Conti: Enel investirà un miliardo nei rigassificatori

L'Enel ha previsto una spesa di un miliardo di euro nel piano quinquennale per la realizzazione di uno o due rigassificatori e per la partecipazione al Galsi, il gasdotto che unirà l’Algeria alla sardegna e quindi alla costa toscana: lo ha annunciato l'ad Fulvio Conti, spiegando che uno dei due impianti sarà realizzato a Porto Empedocle (Agrigento). «Dobbiamo continuare a lavorare - ha spiegato Conti - per renderci sempre più indipendenti nell'approvvigionamento del nostro Paese dalle aree di crisi.

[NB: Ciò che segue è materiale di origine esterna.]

[src/rtl/spi_master_seq_if.sv]
// Command/response handshake and SPI pins of the SPI sequencer.
// The slave modport is the sequencer's view; master is the bridge/requester side.
interface spi_master_seq_if #(
  parameter int unsigned SLAVES = 1,
  parameter int unsigned SW     = (SLAVES > 1) ? $clog2(SLAVES) : 1
);
  logic              cmd_valid;
  logic              cmd_ready;
  logic              cmd_rnw;
  logic [SW-1:0]     cmd_slave;
  logic [6:0]        cmd_addr;
  logic [7:0]        cmd_wdata;
  logic              rsp_valid;
  logic [7:0]        rsp_rdata;
  logic              rsp_err;
  logic              busy;
  logic              spi_sclk;
  logic [SLAVES-1:0] spi_ss_n;
  logic              spi_mosi;
  logic              spi_miso;

  modport slave (
    input  cmd_valid, cmd_rnw, cmd_slave, cmd_addr, cmd_wdata, spi_miso,
    output cmd_ready, rsp_valid, rsp_rdata, rsp_err, busy, spi_sclk, spi_ss_n, spi_mosi
  );

  modport master (
    output cmd_valid, cmd_rnw, cmd_slave, cmd_addr, cmd_wdata, spi_miso,
    input  cmd_ready, rsp_valid, rsp_rdata, rsp_err, busy, spi_sclk, spi_ss_n, spi_mosi
  );
endinterface

[src/rtl/spi_master_seq.sv]
// SPI frame sequencer: one 16-bit frame {rnw, addr, data} per accepted command,
// SCLK derived from clk by CLK_DIV, mode selected by CPOL/CPHA.
module spi_master_seq #(
  parameter int unsigned CPOL    = 0,
  parameter int unsigned CPHA    = 0,
  parameter int unsigned SLAVES  = 1,
  parameter int unsigned CLK_DIV = 2,
  parameter int unsigned SS_GAP  = 2
) (
  input logic           clk,
  input logic           rst,
  spi_master_seq_if.slave bus
);
  localparam logic              SCLK_IDLE = 1'(CPOL);
  localparam logic [15:0]       DIV_LAST  = 16'(CLK_DIV - 1);
  localparam logic [15:0]       GAP_LAST  = 16'(SS_GAP - 1);
  localparam logic [SLAVES-1:0] SS_ONE    = SLAVES'(1);

  typedef enum logic [2:0] {StIdle, StSetup, StShift, StHold, StGap, StErr} state_e;

  state_e            state_q, state_d;
  logic [15:0]       cnt_q, cnt_d;
  logic [5:0]        tog_q, tog_d;
  logic [15:0]       frame_q, frame_d;
  logic [15:0]       rx_q, rx_d;
  logic              rnw_q, rnw_d;
  logic              sclk_q, sclk_d;
  logic [SLAVES-1:0] ss_n_q, ss_n_d;
  logic              mosi_q, mosi_d;
  logic              rsp_valid_q, rsp_valid_d;
  logic [7:0]        rdata_q, rdata_d;
  logic              err_q, err_d;

  logic       accept;
  logic       div_last;
  logic [5:0] tog_next;
  logic       lead;
  logic [3:0] bit_idx;

  assign bus.cmd_ready = (state_q == StIdle) && !rst;
  assign accept        = bus.cmd_valid && bus.cmd_ready;
  assign div_last      = (cnt_q == DIV_LAST);
  assign tog_next      = tog_q + 6'd1;
  // Odd toggles are leading edges; toggle k moves bit 15 - k/2 onto MOSI.
  assign lead          = tog_next[0];
  assign bit_idx       = 4'd15 - tog_next[4:1];

  assign bus.busy      = (state_q != StIdle);
  assign bus.spi_sclk  = sclk_q;
  assign bus.spi_ss_n  = ss_n_q;
  assign bus.spi_mosi  = mosi_q;
  assign bus.rsp_valid = rsp_valid_q;
  assign bus.rsp_rdata = rdata_q;
  assign bus.rsp_err   = err_q;

  // Next-state and registered-output logic of the frame sequencer.
  always_comb begin
    state_d     = state_q;
    cnt_d       = cnt_q;
    tog_d       = tog_q;
    frame_d     = frame_q;
    rx_d        = rx_q;
    rnw_d       = rnw_q;
    sclk_d      = sclk_q;
    ss_n_d      = ss_n_q;
    mosi_d      = mosi_q;
    rsp_valid_d = 1'b0;
    rdata_d     = rdata_q;
    err_d       = err_q;
    unique case (state_q)
      StIdle: begin
        if (accept) begin
          rnw_d   = bus.cmd_rnw;
          frame_d = {bus.cmd_rnw, bus.cmd_addr, bus.cmd_rnw ? 8'h00 : bus.cmd_wdata};
          cnt_d   = '0;
          tog_d   = '0;
          if (32'(bus.cmd_slave) >= SLAVES) begin
            state_d     = StErr;
            rsp_valid_d = 1'b1;
            err_d       = 1'b1;
            rdata_d     = 8'h00;
          end else begin
            state_d = StSetup;
            ss_n_d  = ~(SS_ONE << bus.cmd_slave);
            // CPHA=0 slaves sample on the first edge, so bit 15 must already be out.
            if (CPHA == 0) mosi_d = bus.cmd_rnw;
          end
        end
      end
      StErr: state_d = StIdle;
      StSetup, StShift: begin
        cnt_d = cnt_q + 16'd1;
        if (div_last) begin
          cnt_d = '0;
          if (state_q == StShift && tog_q == 6'd32) begin
            state_d = StHold;
          end else begin
            state_d = StShift;
            sclk_d  = ~sclk_q;
            tog_d   = tog_next;
            if ((CPHA == 0) == lead) begin
              rx_d = {rx_q[14:0], bus.spi_miso};
            end else if (CPHA != 0 || tog_next != 6'd32) begin
              mosi_d = frame_q[bit_idx];
            end
          end
        end
      end
      StHold: begin
        cnt_d = cnt_q + 16'd1;
        if (div_last) begin
          cnt_d       = '0;
          state_d     = StGap;
          ss_n_d      = '1;
          mosi_d      = 1'b0;
          rsp_valid_d = 1'b1;
          err_d       = 1'b0;
          rdata_d     = rnw_q ? rx_q[7:0] : 8'h00;
        end
      end
      StGap: begin
        cnt_d = cnt_q + 16'd1;
        if (cnt_q == GAP_LAST) begin
          cnt_d   = '0;
          state_d = StIdle;
        end
      end
      default: state_d = StIdle;
    endcase
  end

  // State and output registers; reset aborts any frame on the same edge.
  always_ff @(posedge clk) begin
    if (rst) begin
      state_q     <= StIdle;
      cnt_q       <= '0;
      tog_q       <= '0;
      frame_q     <= '0;
      rx_q        <= '0;
      rnw_q       <= 1'b0;
      sclk_q      <= SCLK_IDLE;
      ss_n_q      <= '1;
      mosi_q      <= 1'b0;
      rsp_valid_q <= 1'b0;
      rdata_q     <= 8'h00;
      err_q       <= 1'b0;
    end else begin
      state_q     <= state_d;
      cnt_q       <= cnt_d;
      tog_q       <= tog_d;
      frame_q     <= frame_d;
      rx_q        <= rx_d;
      rnw_q       <= rnw_d;
      sclk_q      <= sclk_d;
      ss_n_q      <= ss_n_d;
      mosi_q      <= mosi_d;
      rsp_valid_q <= rsp_valid_d;
      rdata_q     <= rdata_d;
      err_q       <= err_d;
    end
  end
endmodule

[src/flat_wrapper.sv]
// flat-port wrapper written by rule: the top's interface ports become plain ports
module spi_master_seq_flat 
#(
  parameter int unsigned CPOL    = 0,
  parameter int unsigned CPHA    = 0,
  parameter int unsigned SLAVES  = 1,
  parameter int unsigned CLK_DIV = 2,
  parameter int unsigned SS_GAP  = 2
)
  (clk, rst, bus_cmd_valid, bus_cmd_rnw, bus_cmd_slave, bus_cmd_addr, bus_cmd_wdata, bus_spi_miso, bus_cmd_ready, bus_rsp_valid, bus_rsp_rdata, bus_rsp_err, bus_busy, bus_spi_sclk, bus_spi_ss_n, bus_spi_mosi);
  spi_master_seq_if #(.SLAVES(SLAVES)) bus_i ();
  input logic clk;
  input logic rst;
  input wire logic [$bits(bus_i.cmd_valid)-1:0] bus_cmd_valid;
  input wire logic [$bits(bus_i.cmd_rnw)-1:0] bus_cmd_rnw;
  input wire logic [$bits(bus_i.cmd_slave)-1:0] bus_cmd_slave;
  input wire logic [$bits(bus_i.cmd_addr)-1:0] bus_cmd_addr;
  input wire logic [$bits(bus_i.cmd_wdata)-1:0] bus_cmd_wdata;
  input wire logic [$bits(bus_i.spi_miso)-1:0] bus_spi_miso;
  output wire logic [$bits(bus_i.cmd_ready)-1:0] bus_cmd_ready;
  output wire logic [$bits(bus_i.rsp_valid)-1:0] bus_rsp_valid;
  output wire logic [$bits(bus_i.rsp_rdata)-1:0] bus_rsp_rdata;
  output wire logic [$bits(bus_i.rsp_err)-1:0] bus_rsp_err;
  output wire logic [$bits(bus_i.busy)-1:0] bus_busy;
  output wire logic [$bits(bus_i.spi_sclk)-1:0] bus_spi_sclk;
  output wire logic [$bits(bus_i.spi_ss_n)-1:0] bus_spi_ss_n;
  output wire logic [$bits(bus_i.spi_mosi)-1:0] bus_spi_mosi;
  assign bus_i.cmd_valid = bus_cmd_valid;
  assign bus_i.cmd_rnw = bus_cmd_rnw;
  assign bus_i.cmd_slave = bus_cmd_slave;
  assign bus_i.cmd_addr = bus_cmd_addr;
  assign bus_i.cmd_wdata = bus_cmd_wdata;
  assign bus_i.spi_miso = bus_spi_miso;
  assign bus_cmd_ready = bus_i.cmd_ready;
  assign bus_rsp_valid = bus_i.rsp_valid;
  assign bus_rsp_rdata = bus_i.rsp_rdata;
  assign bus_rsp_err = bus_i.rsp_err;
  assign bus_busy = bus_i.busy;
  assign bus_spi_sclk = bus_i.spi_sclk;
  assign bus_spi_ss_n = bus_i.spi_ss_n;
  assign bus_spi_mosi = bus_i.spi_mosi;
  spi_master_seq #(.CPOL(CPOL), .CPHA(CPHA), .SLAVES(SLAVES), .CLK_DIV(CLK_DIV), .SS_GAP(SS_GAP)) u_core (.clk(clk), .rst(rst), .bus(bus_i));
endmodule
[config.mk]
export PLATFORM = sky130hd
export DESIGN_NAME = spi_master_seq_flat
export DESIGN_NICKNAME = d
export VERILOG_FILES = /design/src/rtl/spi_master_seq_if.sv /design/src/rtl/spi_master_seq.sv /design/src/flat_wrapper.sv
export SDC_FILE = /design/constraint.sdc
export NUM_CORES = 1
export LEC_CHECK = 0
export ABC_CLOCK_PERIOD_IN_PS = 2600
export BUFFER_PORTS_ARGS = -buffer_cell sky130_fd_sc_hd__clkbuf_2
export CAP_MARGIN = 0
export CORE_MARGIN = 10
export CORE_UTILIZATION = 30
export CTS_CLUSTER_DIAMETER = 100
export DETAILED_ROUTE_END_ITERATION = 16
export PLACE_DENSITY = 0.51
export SLEW_MARGIN = 30
export SYNTH_ARGS = -nofsm -noshare
export SYNTH_HDL_FRONTEND = slang
export SYNTH_SLANG_ARGS = --single-unit
[constraint.sdc]
create_clock -name clk -period 2.6 [get_ports clk]
set_input_delay 0.39 -clock clk [delete_from_list [all_inputs] [get_ports clk]]
set_output_delay 0.39 -clock clk [all_outputs]
set_load 0.01 [all_outputs]
==> run summary <==
The run finished with clean final reports. The clock network fraction of design power is 0.428, and the number of remaining DRC errors is 0. In this run the standard cell core region covers 9730 sq um. The clock reaches the later pin of the worst-skew pair after 0.34 ns. Counting every instance in the synthesized netlist gives 339. The number of antenna violations at the first check in global routing came out at 0. Measured along the x axis, the die boundary spans 120 um. Worst slew margin relative to its limit: 0.611. The fraction of layout cells with a size suffix above 1 is 0.201, and the routed wirelength normalized by instance count is 13.2 um.

The total via count after detailed routing came out at 2395. Across the run, the number of max-cap violations was 0. The share of synthesized cell area in full adder, half adder and majority cells was 0.0210; the global-route wire length before repair was 11.4 mm.

Clock-pin slew was measured on the worst setup and hold paths at 0.07 ns. Cell count after placement: 495. In this run the register-to-register setup slack is 0.27 ns. Synthesized-area fraction occupied by ao, oa, aoi and oai cells: 0.144. In the synthesized netlist the dominant register cell turns out to be sky130_fd_sc_hd__dfxtp_1.

After legalization and detailed placement, the total HPWL measured 4.83 mm. The average instance in the mapped netlist occupies 8.79 sq um. TritonCTS built the clock tree. The maximum fanout count along the critical path came out at 6. The required arrival time at the worst endpoint came out at 2.81 ns.

The height of the die was 120 um. The run gives 36 as the count of boundary I/O pins. The floorplan step defined a die boundary enclosing 14300 sq um. The element type at the critical path start was a register. Final hold violation count: 0. The logs give 81 for the violation count after the first detailed-route iteration and 3 for the CTS H-tree depth. Setup total negative slack on the finished layout was measured at 0 ns.

The count of placed standard cells in the final layout, fillers left out is 511. The combinational power share is 0.114, and the effective utilization at floorplan is 0.306. Once detail routing completed, the nets flagged for antenna violations numbered 0. The logs give 2399 for the number of global-route vias before repair and 0.295 mV for the maximum VDD drop.

Wires add up to 6.72 mm. Fraction of power consumed by sequential logic: 0.457. Gates resized during post-CTS repair numbered 0. The mux cell area share after synthesis came out at 0.0668. The worst min-delay path class was in -> reg. The number of endpoints failing setup at the final stage came out at 0.

Derived from the worst setup path, the maximum achievable clock frequency is 0.429 GHz. The switching part of the total power works out to 0.263. In this run, synthesis produced a sequential element count of 62. The number of max-slew violations in the final report was 0. The repair_antennas step left the layout with diodes totalling 0.

During placement, the flow inserted port buffers numbering 35. The root buffer cell chosen for the clock tree is sky130_fd_sc_hd__clkbuf_8. The static leakage came out at 0.00126 uW. The cell area after synthesis was 2980 sq um. The time the final worst path needs with I/O delays and setup was 2.33 ns.

Most common cell after layout, fill and taps aside: sky130_fd_sc_hd__dfxtp_1. The setup path with the least slack is of type reg -> reg. The setup skew after layout is 0.00675 ns. Row generation in the floorplan step produced 36 rows. For the proportion of synthesized chip area in sequential cells, the log shows 0.416.

For this run the aggregate overflow at the end of global routing stands at 0. The fraction of the mapped netlist area in simple logic gates is 0.255. Setup slack after layout: 0.271 ns. Leaving out fill and tap cells, the most frequent cells in the layout are sky130_fd_sc_hd__dfxtp_1, sky130_fd_sc_hd__nand2_1, sky130_fd_sc_hd__a21oi_1, sky130_fd_sc_hd__clkbuf_2, sky130_fd_sc_hd__nor2_1. The count of synthesis-stage warnings from yosys came out at 0. Data arrival time of the critical path: 2.54 ns.

Endpoint kind of the worst setup timing path: a register. Maximum buffer depth of the clock tree: 2. The overall fraction of global-route tracks in use was 0.0970. Setup repair after global routing left no endpoint under its margin. Timing analysis after detailed placement gives a worst setup slack of 0.282 ns.

Share of async-settable or async-resettable flops after synthesis: 0. The xor and xnor area share after synthesis was 0.0554. At the end of the flow, the number of nets in the layout was 399. Before antenna repair, the detailed router went through 4 iterations. In this run, synthesis inferred 0 flip-flops with an integrated enable. The global placer's final weighted congestion was 0.819; the cell area power density was 630 nW/um^2. Entering global routing, the biggest net connects 49 pins. Relative to the synthesized area, the layout overhead comes to 17.1%. Clock tree synthesis inserted a total of 9 buffers. The total internal power was 1620 uW. By area, the combinational part of the netlist is dominated by simple AND/OR/NAND/NOR gates. Ratio of final minimum period to clock period: 0.896. The synthesized net count came out at 365. The vias per cell is 4.69. The slew of the pin with the lowest slew margin is 0.582 ns, and the buffers inserted during post-CTS setup optimization is 0. In this run, distinct cell masters in the synthesized netlist total 56. The run gives 579 uW as the switching power of the nets. Hold repair after CTS inserted 0 buffers. The clock net in this run drives a total of 62 sinks.
[registers in the layout, summed over array words and instances (netlist names)]
name,cells
u_core.bus.rsp_valid,1
u_core.rx_q,8
u_core.bus.spi_ss_n,1
u_core.frame_q,16
u_core.cnt_q,16
u_core.bus.spi_mosi,1
u_core.bus.rsp_rdata,8
u_core.bus.rsp_err,1
u_core.state_q,3
u_core.bus.spi_sclk,1
u_core.tog_q,6
[power by group through the flow]
| stage | Sequential, uW | Clock, uW | Combinational (uW) |
|---|---|---|---|
| after global placement | 1030 | 0 | 253 |
| after floorplan | 1020 | 0 | 186 |
| after global routing | 1010 | 1020 | 284 |
| final | 1010 | 941 | 251 |
| after CTS | 1000 | 978 | 255 |
| after detailed placement | 1030 | 0 | 255 |
[metal layers]
layer	global-route usage	share of wire	up-vias
met3	0.0291	0.035	10
li1	-	-	1257
met5	0	0	-
met1	0.124	0.50	1091
met2	0.149	0.45	37
met4	0.0407	0.018	0
[kinds of logic (layout without fill, tap and decap cells)]
group	Yosys count	count (layout)
multiplexers	14	14
flip-flops	62	62
buffers and inverters	24	63
adder cells (fa/ha/maj)	5	5
XOR/XNOR	18	18
AND/OR/NAND/NOR	148	148
AO/OA/AOI/OAI	68	68
[metrics by stage]
stage	utilization	hold WS, ns	cell area (sq um)	power (uW)
floorplan	-	0.427	2980	1200
global placement	0.336	0.438	3270	1280
detailed placement	0.336	0.444	3270	1280
CTS	0.359	0.266	3490	2240
global route	0.359	0.276	3490	2310
finish	0.359	0.275	3490	2200
[synth_stat cells, drive strengths merged, types with 4 or more instances]
library cell | n | area [sq um]
dfxtp | 62 | 1240
nand2 | 51 | 191
a21oi | 37 | 200
nor2 | 31 | 124
nand3 | 18 | 95.1
o21ai | 14 | 73.8
xor2 | 11 | 104
buf | 9 | 55.0
clkbuf | 9 | 43.8
mux2i | 9 | 90.1
nand3b | 8 | 60.1
nor3 | 8 | 45.0
xnor2 | 7 | 61.3
inv | 6 | 22.5
or3 | 6 | 37.5
ha | 5 | 62.6
nand4 | 5 | 37.5
o21a | 5 | 45.0
and2 | 4 | 25.0
and4 | 4 | 35.0
mux4 | 4 | 97.6
[worst max-delay path, stage by stage, from the launching register on]
cell and delay [ns]:
sky130_fd_sc_hd__dfxtp_1 0.40, sky130_fd_sc_hd__ha_1 0.31, sky130_fd_sc_hd__nand3_2 0.12, sky130_fd_sc_hd__xor2_2 0.28
sky130_fd_sc_hd__mux4_1 0.59, sky130_fd_sc_hd__mux2_2 0.29, sky130_fd_sc_hd__a21oi_2 0.15, sky130_fd_sc_hd__a211oi_2 0.07
[area by class of cell]
type,instances,area (sq um)
fillers,1051,6240
multi-input cells,253,1620
flip-flops and latches,62,1240
repair buffers,41,220
well taps,133,166
clock buffers,9,124
clock inverters,7,98.8
inverters,6,22.5
[final timing paths]
check,start,depth (start not counted),end
max,u_core.tog_q[1],7,u_core.bus.spi_mosi
min,bus_cmd_addr[3],3,u_core.frame_q[11]
max reg2reg,u_core.tog_q[1],7,u_core.bus.spi_mosi
min reg2reg,u_core.bus.rsp_rdata[7],2,u_core.bus.rsp_rdata[7]
(Power assumes the default switching activity.)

Per questo, oltre al rigassificatore di Porto Empedocle pensiamo a realizzarne un altro». Conti ha spiegato che «per l'impianto di Porto Empedocle manca solo l'autorizzazione finale legata alla valutazione di impatto ambientale, che potrà essere presto ottenuta. In passato abbiamo provato a costruirne ma senza successo. Ora l'emergenza gas ha aperto gli occhi a molti italiani». Per la costruzione dell'impianto in Sicilia sarà necessario «un tempo tecnico tra i due anni e mezzo ed i tre anni». Conti ha inoltre aggiunto di aver parlato della questione con il presidente della Regione Sicilia Salvatore Cuffaro: «Con Cuffaro - ha rilevato - abbiamo idee coincidenti». I ritardi nella realizzazione della centrale a carbone pulito di Valdaliga (Civitavecchia) dovuti all’opposizione della nuova giunta regionale e di comitati locali hanno determinato il mancato risparmio di ben 3 miliardi di metri cubi di gas naturale «che avrebbero permesso all'Italia di evitare l'emergenza gas di questo inverno» ha aggiunto Conti. Quanto alla possibilità di ricorrere al nucleare, «io realisticamente non posso parlare di nucleare in Italia: discuterne nel nostro Paese significa combattere una battaglia ideologica persa» ha commentato Conti.